----- MATERIAL SUPPLIED
[src/hdl/dm64_pkg.sv]
// Package for the pipelined 64-bit divider: shared widths and types.
// Used by every module under hdl; depends on nothing.
package dm64_pkg;

    localparam int FIELD_WIDTH = 64;   // width of each operand and result field
    localparam int DATA_WIDTH_DEF = 64;

    // Sign fix-up to apply once the magnitudes are divided
    typedef struct packed {
        logic neg_quot;
        logic neg_rem;
    } sign_t;

endpackage

[src/hdl/dm64_fixup.sv]
// Final stage of the divider: apply the sign fix-up to quotient and remainder.
// Depends on dm64_pkg.
module dm64_fixup
    import dm64_pkg::*;
#(
    parameter int W = DATA_WIDTH_DEF
)
(
    input  logic         clk,
    input  logic         rst_n,
    input  logic         adv,
    input  logic         in_valid,
    input  logic [W-1:0] quot_mag,
    input  logic [W-1:0] rem_mag,
    input  sign_t        sign,
    output logic         out_valid,
    output logic [W-1:0] quotient,
    output logic [W-1:0] remainder
);

    logic         valid_reg;
    logic [W-1:0] quot_reg;
    logic [W-1:0] quot_next;
    logic [W-1:0] rem_reg;
    logic [W-1:0] rem_next;

    always_comb
    begin
        quot_next = sign.neg_quot ? (~quot_mag + 1'b1) : quot_mag;
        rem_next  = sign.neg_rem  ? (~rem_mag + 1'b1)  : rem_mag;
    end

    always_ff @(posedge clk or negedge rst_n)
    begin
        if (!rst_n)
        begin
            valid_reg <= 1'b0;
        end
        else if (adv)
        begin
            valid_reg <= in_valid;
        end
    end

    always_ff @(posedge clk)
    begin
        if (adv)
        begin
            quot_reg <= quot_next;
            rem_reg  <= rem_next;
        end
    end

    assign out_valid = valid_reg;
    assign quotient  = quot_reg;
    assign remainder = rem_reg;

endmodule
----------
Every line of the listing that holds the word "input" is to be found and copied.

    input  logic         clk,
    input  logic         rst_n,
    input  logic         adv,
    input  logic         in_valid,
    input  logic [W-1:0] quot_mag,
    input  logic [W-1:0] rem_mag,
    input  sign_t        sign,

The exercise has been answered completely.